__What the task asks__.
Your answer should be a single number: the count of lines in the material below that hold "lineN".

__Material supplied__.

File: src/rtl/rhm_pkg.sv
package rhm_pkg;
  typedef struct packed {
    logic clear;
    logic restart;
    logic advance;
  } holdStrb_t;
endpackage

File: src/rtl/rhm_sync.sv
module rhm_sync #(
  parameter int STAGES = 2
) (
  input  logic clk,
  input  logic rstN,
  input  logic asyncIn,
  output logic syncOut
);
  logic [STAGES-1:0] chain;

  generate
    for (genvar s = 0; s < STAGES; s++) begin : g_stage
      if (s == 0) begin : g_first
        always_ff @(posedge clk or negedge rstN) begin
          if (!rstN) chain[0] <= 1'b1;
          else       chain[0] <= asyncIn;
        end
      end else begin : g_next
        always_ff @(posedge clk or negedge rstN) begin
          if (!rstN) chain[s] <= 1'b1;
          else       chain[s] <= chain[s-1];
        end
      end
    end
  endgenerate

  assign syncOut = chain[STAGES-1];
endmodule

File: src/rtl/rhm_ctrl.sv
module rhm_ctrl
  import rhm_pkg::*;
#(
  parameter int REG_W   = 32,
  parameter int CLR_BIT = 31
) (
  input  logic             clk,
  input  logic             rstN,
  input  logic             lineN,
  input  logic             wrEn,
  input  logic [REG_W-1:0] wrData,
  output holdStrb_t        strb
);
  logic prevLine;
  logic fallSeen;

  always_ff @(posedge clk or negedge rstN) begin
    if (!rstN) prevLine <= 1'b1;
    else       prevLine <= lineN;
  end

  assign fallSeen = prevLine & ~lineN;

  always_comb begin
    strb         = '0;
    strb.clear   = wrEn & wrData[CLR_BIT];
    strb.restart = fallSeen;
    strb.advance = ~lineN & ~fallSeen;
  end

  // a restart marks one edge only
  a_r7_single_restart: assert property (@(posedge clk) disable iff (!rstN)
    strb.restart |=> !strb.restart);

  // the load strobe and the increment strobe never fire together
  a_r2_exclusive: assert property (@(posedge clk) disable iff (!rstN)
    $onehot0({strb.restart, strb.advance}));
endmodule
## config.mk

```make
export PLATFORM = sky130hd
export DESIGN_NAME = wdog_escalate
export DESIGN_NICKNAME = d
export VERILOG_FILES = /design/src/rtl/wdog_escalate.sv
export SDC_FILE = /design/constraint.sdc
export NUM_CORES = 1
export LEC_CHECK = 0
export ABC_AREA = 1
export ABC_CLOCK_PERIOD_IN_PS = 2500
export BUFFER_PORTS_ARGS = -buffer_cell sky130_fd_sc_hd__buf_2
export CAP_MARGIN = 20
export CORE_MARGIN = 2
export CORE_UTILIZATION = 30
export DETAILED_ROUTE_END_ITERATION = 10
export HOLD_SLACK_MARGIN = 0.12
export PLACE_DENSITY_LB_ADDON = 0.25
export SYNTH_ARGS = -nofsm -noshare
export SYNTH_HDL_FRONTEND = slang
export SYNTH_SLANG_ARGS = --single-unit
export TNS_END_PERCENT = 100
```

## constraint.sdc

```tcl
create_clock -name clk -period 2.5 [get_ports clk]
set_clock_uncertainty 0.1 [all_clocks]
set_input_delay 0.375 -clock clk [delete_from_list [all_inputs] [get_ports clk]]
set_output_delay 0.375 -clock clk [all_outputs]
set_load 0.05 [all_outputs]
```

__Exercise answer__.
4